Overview on the Design of Magnetically Assisted Electrochemical Biosensors

Abstract

Electrochemical biosensors generally require the immobilization of recognition elements or capture probes on the electrode surface. This may limit their practical applications due to the complex operation procedure and low repeatability and stability. Magnetically assisted biosensors show remarkable advantages in separation and pre-concentration of targets from complex biological samples. More importantly, magnetically assisted sensing systems show high throughput since the magnetic materials can be produced and preserved on a large scale. In this work, we summarized the design of electrochemical biosensors involving magnetic materials as the platforms for recognition reaction and target conversion. The recognition reactions usually include antigen-antibody, DNA hybridization, and aptamer-target interactions.

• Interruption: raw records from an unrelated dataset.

==> src/rtl/banked_decode_pkg.sv <==
package banked_decode_pkg;

  typedef enum logic {
    BUS_WRITE = 1'b0,
    BUS_READ  = 1'b1
  } bus_dir_e;

endpackage

==> src/rtl/bank_capture.sv <==
module bank_capture #(
  parameter int BANK_W = 8
) (
  input  logic              clk,
  input  logic              rst_n,
  input  logic              phi2,
  input  logic [BANK_W-1:0] data_in,
  output logic [BANK_W-1:0] bank
);

  logic [BANK_W-1:0] bank_q;

  // Sample while phase-2 is low; freeze once it rises.
  always_ff @(posedge clk or negedge rst_n) begin
    if (!rst_n)     bank_q <= '0;
    else if (!phi2) bank_q <= data_in;
  end

  // Open (transparent) in the address half, held in the data half.
  always_comb begin
    if (!rst_n)    bank = '0;
    else if (phi2) bank = bank_q;
    else           bank = data_in;
  end

  a_r2_hold_in_data_phase : assert property (@(posedge clk) disable iff (!rst_n)
    (phi2 && $past(phi2)) |-> $stable(bank_q));

endmodule

==> src/rtl/strobe_decoder.sv <==
module strobe_decoder #(
  parameter int   SEL_W    = 2,
  parameter int   NUM_OUT  = 3,
  parameter logic FIRE_DIR = 1'b1
) (
  input  logic               clk,
  input  logic               rst_n,
  input  logic               enable,
  input  logic               rw,
  input  logic [SEL_W-1:0]   sel,
  output logic [NUM_OUT-1:0] strobe_n
);

  logic fire;
  assign fire = enable && (rw == FIRE_DIR);

  for (genvar i = 0; i < NUM_OUT; i++) begin : g_out
    localparam logic [SEL_W-1:0] CODE = SEL_W'(i);
    assign strobe_n[i] = !(fire && (sel == CODE));
  end

  a_r5_quiet_when_disabled : assert property (@(posedge clk) disable iff (!rst_n)
    !enable |-> (&strobe_n));
  a_r4_one_strobe_max : assert property (@(posedge clk) disable iff (!rst_n)
    $countones(~strobe_n) <= 1);

endmodule

==> src/rtl/chip_select_decoder.sv <==
module chip_select_decoder #(
  parameter int SEL_W = 3
) (
  input  logic                  clk,
  input  logic                  rst_n,
  input  logic                  enable,
  input  logic [SEL_W-1:0]      sel,
  output logic [(1<<SEL_W)-1:0] ce_n
);

  localparam int NUM_CE = 1 << SEL_W;

  for (genvar k = 0; k < NUM_CE; k++) begin : g_ce
    localparam logic [SEL_W-1:0] CODE = SEL_W'(k);
    assign ce_n[k] = !(enable && (sel == CODE));
  end

  a_r6_ce_onehot0 : assert property (@(posedge clk) disable iff (!rst_n)
    $onehot0(~ce_n));
  a_r6_ce_when_enabled : assert property (@(posedge clk) disable iff (!rst_n)
    enable |-> ($countones(~ce_n) == 1));

endmodule

==> src/rtl/banked_addr_decoder.sv <==
module banked_addr_decoder #(
  parameter int ADDR_LO_W   = 16,
  parameter int BANK_W      = 8,
  parameter int MOD_SEL_W   = 2,
  parameter int NUM_MODULES = 3,
  parameter int CE_SEL_W    = 3
) (
  input  logic                           clk,
  input  logic                           rst_n,
  input  logic                           phi2,
  input  logic                           vda,
  input  logic                           rw,
  input  logic [ADDR_LO_W-1:0]           cpu_addr,
  input  logic [BANK_W-1:0]              cpu_data,
  output logic [ADDR_LO_W+BANK_W-1:0]    mem_addr,
  output logic [NUM_MODULES-1:0]         oe_n,
  output logic [NUM_MODULES-1:0]         we_n,
  output logic [(1<<CE_SEL_W)-1:0]       ce_n,
  output logic                           buf_dir,
  output logic                           buf_en_n
);
  import banked_decode_pkg::*;

  localparam int MOD_MSB = BANK_W - 1;
  localparam int CE_MSB  = BANK_W - MOD_SEL_W - 1;
  localparam logic [MOD_SEL_W:0] POPULATED = (MOD_SEL_W+1)'(NUM_MODULES);

  logic [BANK_W-1:0]    bank;
  logic [MOD_SEL_W-1:0] mod_sel;
  logic [CE_SEL_W-1:0]  ce_sel;
  logic                 mod_present;
  logic                 strobe_en;
  logic                 ce_en;

  bank_capture #(.BANK_W(BANK_W)) u_bank (
    .clk     (clk),
    .rst_n   (rst_n),
    .phi2    (phi2),
    .data_in (cpu_data),
    .bank    (bank)
  );

  assign mem_addr    = {bank, cpu_addr};
  assign mod_sel     = bank[MOD_MSB -: MOD_SEL_W];
  assign ce_sel      = bank[CE_MSB -: CE_SEL_W];
  assign mod_present = ({1'b0, mod_sel} < POPULATED);
  assign strobe_en   = rst_n && phi2 && vda;
  assign ce_en       = rst_n && vda && mod_present;

  // Read-side decoder: fires on reads only.
  strobe_decoder #(
    .SEL_W(MOD_SEL_W), .NUM_OUT(NUM_MODULES), .FIRE_DIR(BUS_READ)
  ) u_oe_dec (
    .clk(clk), .rst_n(rst_n), .enable(strobe_en), .rw(rw),
    .sel(mod_sel), .strobe_n(oe_n)
  );

  // Write-side decoder: same select, opposite read/write sense.
  strobe_decoder #(
    .SEL_W(MOD_SEL_W), .NUM_OUT(NUM_MODULES), .FIRE_DIR(BUS_WRITE)
  ) u_we_dec (
    .clk(clk), .rst_n(rst_n), .enable(strobe_en), .rw(rw),
    .sel(mod_sel), .strobe_n(we_n)
  );

  chip_select_decoder #(.SEL_W(CE_SEL_W)) u_ce_dec (
    .clk(clk), .rst_n(rst_n), .enable(ce_en), .sel(ce_sel), .ce_n(ce_n)
  );

  assign buf_dir  = rw;
  assign buf_en_n = !(rst_n && phi2);

  a_r4_read_write_exclusive : assert property (@(posedge clk) disable iff (!rst_n)
    (&oe_n) || (&we_n));
  a_r3_unpopulated_quiet : assert property (@(posedge clk) disable iff (!rst_n)
    (vda && !mod_present) |-> ((&oe_n) && (&we_n) && (&ce_n)));
  a_r7_buffer_closed_low_phase : assert property (@(posedge clk) disable iff (!rst_n)
    !phi2 |-> buf_en_n);
  a_r5_no_strobe_low_phase : assert property (@(posedge clk) disable iff (!rst_n)
    !phi2 |-> ((&oe_n) && (&we_n)));

  always_comb begin
    if (!rst_n) a_r8_reset_quiet : assert ((&oe_n) && (&we_n) && (&ce_n) && buf_en_n);
  end

endmodule

==> config.mk <==
export PLATFORM = sky130hd
export DESIGN_NAME = banked_addr_decoder
export DESIGN_NICKNAME = d
export VERILOG_FILES = /design/src/rtl/banked_decode_pkg.sv /design/src/rtl/bank_capture.sv /design/src/rtl/strobe_decoder.sv /design/src/rtl/chip_select_decoder.sv /design/src/rtl/banked_addr_decoder.sv
export SDC_FILE = /design/constraint.sdc
export NUM_CORES = 1
export LEC_CHECK = 0
export ABC_AREA = 1
export BUFFER_PORTS_ARGS = -buffer_cell sky130_fd_sc_hd__buf_4
export CAP_MARGIN = 20
export CORE_MARGIN = 10
export CORE_UTILIZATION = 36
export DETAILED_ROUTE_END_ITERATION = 12
export GPL_ROUTABILITY_DRIVEN = 0
export PLACE_DENSITY_LB_ADDON = 0.12
export SLEW_MARGIN = 20
export SYNTH_ARGS = -nofsm -noshare
export SYNTH_HDL_FRONTEND = slang
export SYNTH_SLANG_ARGS = --single-unit
export TNS_END_PERCENT = 20
==> constraint.sdc <==
create_clock -name clk -period 1.2 [get_ports clk]
set_input_delay 0.24 -clock clk [delete_from_list [all_inputs] [get_ports clk]]
set_output_delay 0.24 -clock clk [all_outputs]
set_load 0.05 [all_outputs]
==> qor.yml <==
cts:
  root_buffer: "clkbuf_4"
  cts.sinks: 8
  htree_num_levels: 1
  cts_made_buffers: 3
  clk_path_buf_depth: 2
  worstSkewPairLatency_ns: 0.26
  cts_tree: "done"
  clk_pin_slew_ns: 0.05
worst_setup_path:
  r2r_end: "u_bank.bank_q[6]$_DFF_PN0_"
  reg2regPathDepth: 4
  path_cells: "nand2_2 -> nand2_4 -> a21oi_4 -> nand2_1 -> buf_6"
  startpoint_type: "flip-flop"
  crit_required_ns: 0.96
  arrival_ns: 1.30
  cp_slowest_stage_delay_ns: 0.37
  worstReg2RegStart: "u_bank.bank_q[6]$_DFF_PN0_"
  end_kind: "output port"
  worst-setup-path-type: "reg -> out"
  crit_fanout: 8
  cpMaxStageDelayCell: "dfrtp_1"
  reg2reg_slack_ns: 0.32
synthesis:
  synth_ff_type: "dfrtp_1"
  synthArstFlopShare_pct: 100
  syn_avg_cell_area_um2: 6.74
  netlist_top_cells_area: "dfrtp_1, buf_4, nand2_1"
  syn_inst: 109
  synth.most_common_cell: "nand2_1"
  synth_seq_cells: 8
  synth_commonest_cells: "nand2_1, buf_4, nand3_1, nor2_1, inv_1"
  synth_warnings: 0
  synth_top_area_share_pct: 27.3
  synth_edf_count: 0
  synth.distinct_cells: 13
  ys_seq_area_share_pct: 27.3
  yosysTopAreaCell: "dfrtp_1"
  synth_area_um2: 734
  syn_nets: 138
grt:
  grt.overflow.total: 0
  grt.total_usage_pct: 11.1
  grt_max_degree: 9
  grt_pass1_vias: 839
  antenna_found_initial: 0
  grt_pass1_wl_um: 3820
pwr:
  peakVddDrop_mv: 0.548
  power-per-cell-area_nw_per_um2: 739
  switchingPower_w: 0.000400
  internal_power_w: 0.000614
  p_comb_share_pct: 49.3
  total_power_w: 0.00101
  power_frac_seq_pct: 29.8
  sw_frac_of_total_pct: 39.5
  power_leakage_nw: 0.666
  clockPowerShare_pct: 20.9
floorplanning:
  initial_core_util_pct: 37.8
  die_area_um2: 4250
  pin_count: 69
  die_w_um: 65.2
  rows: 16
  core-area_um2: 1940
  die_y_um: 65.2
outcome:
  status: "finished with violations"
  violations: "setup timing"
sta:
  worst_clock_skew_ns: 0
  drv_slew: 0
  layout_min_cycle_time_ns: 1.54
  finalWorstSetupSlack_ns: -0.338
  final.setup.tns_ns: -5.37
  setup_viol: 22
  fmax_mhz: 650
  rsz0062_at_grt: "yes"
  fin_crit_sh_pct: 128
  tightest_slew_ns: 0.219
  slew_headroom_pct: 85.3
  hold_viol: 0
final_layout:
  stdcell_area_um2: 1370
  fillers: 162
  top_register: "u_bank.bank_q"
  fin_cells: 178
  area_growth_pct: 87.1
  reg_top3: "u_bank.bank_q (8)"
  drive_gt1_share_pct: 61.6
  antenna_cells: 0
  nets: 182
  largest_register_ff_count: 8
  finish.utilization_pct: 70.7
placed_design:
  dp_hpwl_um: 1860
  placed_cells: 169
  portBuffers: 36
  dpl-instance-area_um2: 1130
run:
  cap_violations: 0
hold_path:
  hold_class: "in -> async"
drt:
  viasPerCell: 4.61
  drtAntennaViolNets: 0
  post_drt_wl_per_cell_um: 13.9
  drtIter0Drc: 25
  drc: 0
  routed_wl_um: 2480
  vias: 821
  firstDrtPassIters: 6
-- layer usage --
layer | global-route usage (%) | vias to the layer above | share of wire (%)
met2 | 18.0 | 37 | 51
met1 | 11.2 | 368 | 35
met4 | 5.88 | 0 | 2.7
met5 | 0 | - | 0
li1 | - | 404 | -
met3 | 5.93 | 12 | 12
-- power groups by stage --
stage / sequential [W] / clock [W] / combinational [W]
after detailed placement: 0.000307 / 0 / 0.000422
final: 0.000302 / 0.000212 / 0.000500
after global routing: 0.000305 / 0.000229 / 0.000532
after floorplan: 0.000305 / 0 / 0.000408
after global placement: 0.000307 / 0 / 0.000417
after CTS: 0.000303 / 0.000213 / 0.000470
-- final cells by class --
class	instances	area (um2)	area share, %
sequential	8	200	14.6
multi-input combinational	70	464	33.8
inverter	12	63.8	4.64
clock buffer	3	22.5	1.64
tap	27	33.8	2.46
timing repair buffer	58	589	42.9
-- worst max-delay path, delay by kind of cell, from the launching register on --
kind                   cells  cell delay, ns
and+or+nand+nor            3            0.27
buffers and inverters      1            0.17
DFF                        1            0.37
AOI/OAI and AO/OA          1            0.22
-- logic make-up after synthesis --
group                  Yosys count  synth area share [%]
AND/OR/NAND/NOR                 66                  42.1
buffers and inverters           31                  26.4
flip-flops                       8                  27.3
AO/OA/AOI/OAI                    4                  4.26
-- stage by stage --
step	hold slack, ns	setup WS, ns
detailed placement	0.208	-0.244
finish	0.0484	-0.338
global route	0.0633	-0.422
floorplan	-0.0556	-0.220
CTS	0.0582	-0.332
global placement	0.198	-0.206
-- worst max-delay path by stage --
stage                                     startpoint  endpoint  slack, ns  cells after the start
after global routing      u_bank.bank_q[7]$_DFF_PN0_   ce_n[3]      -0.42                      5
final                     u_bank.bank_q[7]$_DFF_PN0_   ce_n[3]      -0.34                      5
after CTS                 u_bank.bank_q[6]$_DFF_PN0_   ce_n[1]      -0.33                      5
after global placement                          phi2   oe_n[1]      -0.21                      8
after detailed placement                        phi2   oe_n[1]      -0.24                      8
after floorplan           u_bank.bank_q[7]$_DFF_PN0_   oe_n[2]      -0.22                      5
-- placed cells by master (no fill, tap or decap) --
master         Yosys  final
nand2_2            7      9
inv_6              0      2
inv_2              2      1
nor2_1            10      8
nand3_2            0      4
buf_4             18     28
clkinvlp_4         0      1
inv_1              9      6
nand3_1           11      3
buf_8              0      5
a21oi_4            1      1
nand2_1           34     30
clkbuf_4           0      3
nand3_4            0      4
inv_4              1      2
dlygate4sd3_1      0      3
nor2_2             0      2
dfrtp_1            8      8
a21oi_2            0      3
nand2_8            0      2
nand2_4            4      4
buf_12             0      3
buf_6              1     19
-- repair_timing --
item,CTS,global route
setup endpoints to repair,22,22
hold buffers,3,0
pin swaps,6,7
endpoints found under the hold margin,5,0
resized for setup,27,17
setup buffers,2,1
No activity file was read; power rests on OpenSTA's default activity.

By conjugating an electroactive probe to biomolecules attached to magnetic materials, the complexes can be accumulated near to an electrode surface with the aid of external magnet field, producing an easily measurable redox current. The redox current can be further enhanced by enzymes, nanomaterials, DNA assemblies, and thermal-cycle or isothermal amplification. In magnetically assisted assays, the magnetic substrates are removed by a magnet after the target conversion, and the signal can be monitored through stimuli-response release of signal reporters, enzymatic production of electroactive species, or target-induced generation of messenger DNA.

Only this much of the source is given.